Wednesday, August 5, 2009

Isaiah's Brother or Sister

I am so behind on this thing which is bad because I told my mom I DO keep a journal and well, this is it. I guess I should record that we are expecting again. I will be 3 months pregnant the 17th of this month. I am already showing probably because I never really gave my poor abs enough time to recover from Isaiah.

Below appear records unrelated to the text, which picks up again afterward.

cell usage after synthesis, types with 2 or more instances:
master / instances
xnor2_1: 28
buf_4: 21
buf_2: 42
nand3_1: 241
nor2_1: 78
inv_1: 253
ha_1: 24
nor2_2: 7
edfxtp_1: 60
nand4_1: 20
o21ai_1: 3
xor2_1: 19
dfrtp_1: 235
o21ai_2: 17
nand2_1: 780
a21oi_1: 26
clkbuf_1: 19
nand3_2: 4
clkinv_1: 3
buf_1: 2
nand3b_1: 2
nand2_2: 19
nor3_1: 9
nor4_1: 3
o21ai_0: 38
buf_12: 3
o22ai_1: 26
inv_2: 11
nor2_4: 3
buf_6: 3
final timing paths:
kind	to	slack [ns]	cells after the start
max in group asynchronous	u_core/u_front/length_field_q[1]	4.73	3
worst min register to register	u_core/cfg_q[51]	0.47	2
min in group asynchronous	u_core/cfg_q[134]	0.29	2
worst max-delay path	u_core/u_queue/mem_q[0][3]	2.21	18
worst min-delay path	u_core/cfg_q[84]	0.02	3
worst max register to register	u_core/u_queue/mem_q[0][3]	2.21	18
$ cat config.mk
export PLATFORM = sky130hd
export DESIGN_NAME = arcade_dual_console_io_block
export DESIGN_NICKNAME = d
export VERILOG_FILES = /design/src/rtl/acdio_pkg.sv /design/src/rtl/acdio_remap.sv /design/src/rtl/acdio_core.sv /design/src/rtl/arcade_dual_console_io_block.sv
export SDC_FILE = /design/constraint.sdc
export NUM_CORES = 1
export LEC_CHECK = 0
export BUFFER_PORTS_ARGS = -buffer_cell sky130_fd_sc_hd__buf_2
export CAP_MARGIN = 5
export CORE_UTILIZATION = 45
export CTS_BUF_LIST = sky130_fd_sc_hd__clkbuf_4
export DETAILED_ROUTE_END_ITERATION = 10
export GPL_TIMING_DRIVEN = 0
export PLACE_DENSITY = 0.75
export SETUP_SLACK_MARGIN = 0.2
export SKIP_LAST_GASP = 1
export SLEW_MARGIN = 20
export SYNTH_ARGS = -nofsm -noshare
export SYNTH_HDL_FRONTEND = slang
export SYNTH_SLANG_ARGS = --single-unit
$ cat constraint.sdc
create_clock -name i_clk -period 3 [get_ports i_clk]
set_input_delay 0.6 -clock i_clk [delete_from_list [all_inputs] [get_ports i_clk]]
set_output_delay 0.6 -clock i_clk [all_outputs]
set_load 0.02 [all_outputs]
$ cat src/rtl/acdio_pkg.sv
`timescale 1ns / 1ps

package acdio_pkg;

    typedef enum logic [2:0] {
        CMD_CTRL_WRITE = 3'd0,
        CMD_READ_PORT0 = 3'd1,
        CMD_READ_PORT1 = 3'd2,
        CMD_PROT_READ  = 3'd3,
        CMD_SOFT_RESET = 3'd4
    } t_cmd;

    localparam logic [2:0] REG_BLOCK_ENABLED = 3'd0;
    localparam logic [2:0] REG_DUAL_MODE     = 3'd1;
    localparam logic [2:0] REG_BOARD_VARIANT = 3'd2;
    localparam logic [2:0] REG_INPUT_WIRING  = 3'd3;
    localparam logic [2:0] REG_DIP_SWITCHES  = 3'd4;

    localparam logic [2:0] VARIANT_TABLE_A     = 3'd1;
    localparam logic [2:0] VARIANT_TABLE_B     = 3'd2;
    localparam logic [2:0] VARIANT_TABLE_C     = 3'd3;
    localparam logic [2:0] VARIANT_START_FORCE = 3'd4;

    localparam logic [1:0] WIRING_PAD_SWAP = 2'd1;
    localparam logic [1:0] WIRING_AB_CROSS = 2'd2;

    localparam logic [15:0] ADDR_LO_HANDLED = 16'h4020;
    localparam logic [15:0] ADDR_HI_HANDLED = 16'h5FFF;
    localparam logic [15:0] ADDR_PROT_CLEAR = 16'h5E00;
    localparam logic [15:0] ADDR_PROT_READ  = 16'h5E01;

    localparam logic [7:0] SYS_BUTTONS = 8'h0C;

    typedef struct packed {
        logic        enabled;
        logic        dual;
        logic [2:0]  variant;
        logic [1:0]  wiring;
        logic [15:0] dips;
    } t_cfg;

    typedef struct packed {
        logic [2:0]  command;
        logic        side;
        logic [7:0]  write_value;
        logic [15:0] address;
        logic [7:0]  pad_first;
        logic [7:0]  pad_second;
        logic        coin_first;
        logic        coin_second;
        logic        service_pressed;
    } t_item;

    typedef struct packed {
        logic       irq_pending;
        logic       ram_allowed;
        logic       bank_select;
        logic       handled;
        logic [7:0] read_data;
    } t_result;

    function automatic logic [7:0] prot_table_a(input logic [4:0] idx);
        logic [7:0] v;
        case (idx)
            5'd0:  v = 8'hFF;  5'd1:  v = 8'hBF;  5'd2:  v = 8'hB7;  5'd3:  v = 8'h97;
            5'd4:  v = 8'h97;  5'd5:  v = 8'h17;  5'd6:  v = 8'h57;  5'd7:  v = 8'h4F;
            5'd8:  v = 8'h6F;  5'd9:  v = 8'h6B;  5'd10: v = 8'hEB;  5'd11: v = 8'hA9;
            5'd12: v = 8'hB1;  5'd13: v = 8'h90;  5'd14: v = 8'h94;  5'd15: v = 8'h14;
            5'd16: v = 8'h56;  5'd17: v = 8'h4E;  5'd18: v = 8'h6F;  5'd19: v = 8'h6B;
            5'd20: v = 8'hEB;  5'd21: v = 8'hA9;  5'd22: v = 8'hB1;  5'd23: v = 8'h90;
            5'd24: v = 8'hD4;  5'd25: v = 8'h5C;  5'd26: v = 8'h3E;  5'd27: v = 8'h26;
            5'd28: v = 8'h87;  5'd29: v = 8'h83;  5'd30: v = 8'h13;  default: v = 8'h00;
        endcase
        return v;
    endfunction

    function automatic logic [7:0] prot_table_b(input logic [4:0] idx);
        logic [7:0] v;
        case (idx)
            5'd4:    v = 8'hB4;
            5'd9:    v = 8'h6F;
            5'd14:   v = 8'h94;
            default: v = 8'h00;
        endcase
        return v;
    endfunction

    function automatic logic [7:0] prot_table_c(input logic [4:0] idx);
        logic [7:0] v;
        case (idx)
            5'd0:    v = 8'h05;
            5'd1:    v = 8'h01;
            5'd2:    v = 8'h89;
            5'd3:    v = 8'h37;
            5'd4:    v = 8'h05;
            5'd6:    v = 8'hD1;
            5'd7:    v = 8'h3E;
            default: v = 8'h00;
        endcase
        return v;
    endfunction

endpackage

$ cat src/rtl/acdio_remap.sv
`timescale 1ns / 1ps

module acdio_remap
    import acdio_pkg::*;
(
    input  logic [7:0] i_pad_first,
    input  logic [7:0] i_pad_second,
    input  logic [1:0] i_wiring,
    input  logic [2:0] i_variant,
    output logic [7:0] o_pad_first,
    output logic [7:0] o_pad_second
);

    logic [7:0] wired_a;
    logic [7:0] wired_b;

    always_comb begin
        wired_a = i_pad_first;
        wired_b = i_pad_second;
        case (i_wiring)
            WIRING_PAD_SWAP: begin
                wired_a = (i_pad_second & ~SYS_BUTTONS) | (i_pad_first & SYS_BUTTONS);
                wired_b = (i_pad_first & ~SYS_BUTTONS) | (i_pad_second & SYS_BUTTONS);
            end
            WIRING_AB_CROSS: begin
                wired_a[1] = i_pad_second[0];
                wired_b[0] = i_pad_first[1];
            end
            default: begin
            end
        endcase
    end

    // Select and start trade places on both pads; one board forces start on.
    always_comb begin
        o_pad_first  = {wired_a[7:4], wired_a[2], wired_a[3], wired_a[1:0]};
        o_pad_second = {wired_b[7:4], wired_b[2], wired_b[3], wired_b[1:0]};
        if (i_variant == VARIANT_START_FORCE) begin
            o_pad_first[3]  = 1'b1;
            o_pad_second[3] = 1'b1;
        end
    end

endmodule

Oliver and I are both really excited. I am sick of course, but not as bad as I was with Isaiah. Unfortunately, I feel like throwing up almost constantly, but I have not had horrible heartburn like I did from the begining with Izzy. I am also less nauseaus and have gotten sick so much less this time around. The truth though, is that I absolutely hate being pregnant. I don't mind the hip pain or all the aches I have from sports injuries that manifest themselves in full force while pregnant, I am actually looking forward to the pain of delivery (though hopefully my epidural serves me better this time) because it means no more nausea, and I don't mind the weight gain because I WILL lose it all. I love my unborn baby so much, I just struggle with understanding why women have to go through all the nausea and hunger pains and men get off free of pain, not that I want my husband to suffer. I think I have such a hard time because instead of focusing on getting through THIS pregnancy, I think about how I want a lot of kids and how I have to go through this again and again.

I am keeping positive though and hope I am not sick the entire time this pregnancy. The next few weeks will tell all.

On a positive note, we are having another baby! Oliver wants a girl and I don't really care. A girl would be fun, but I'm sure Isaiah would love a little brother so close to his age. We will find out the gender at the end of next month.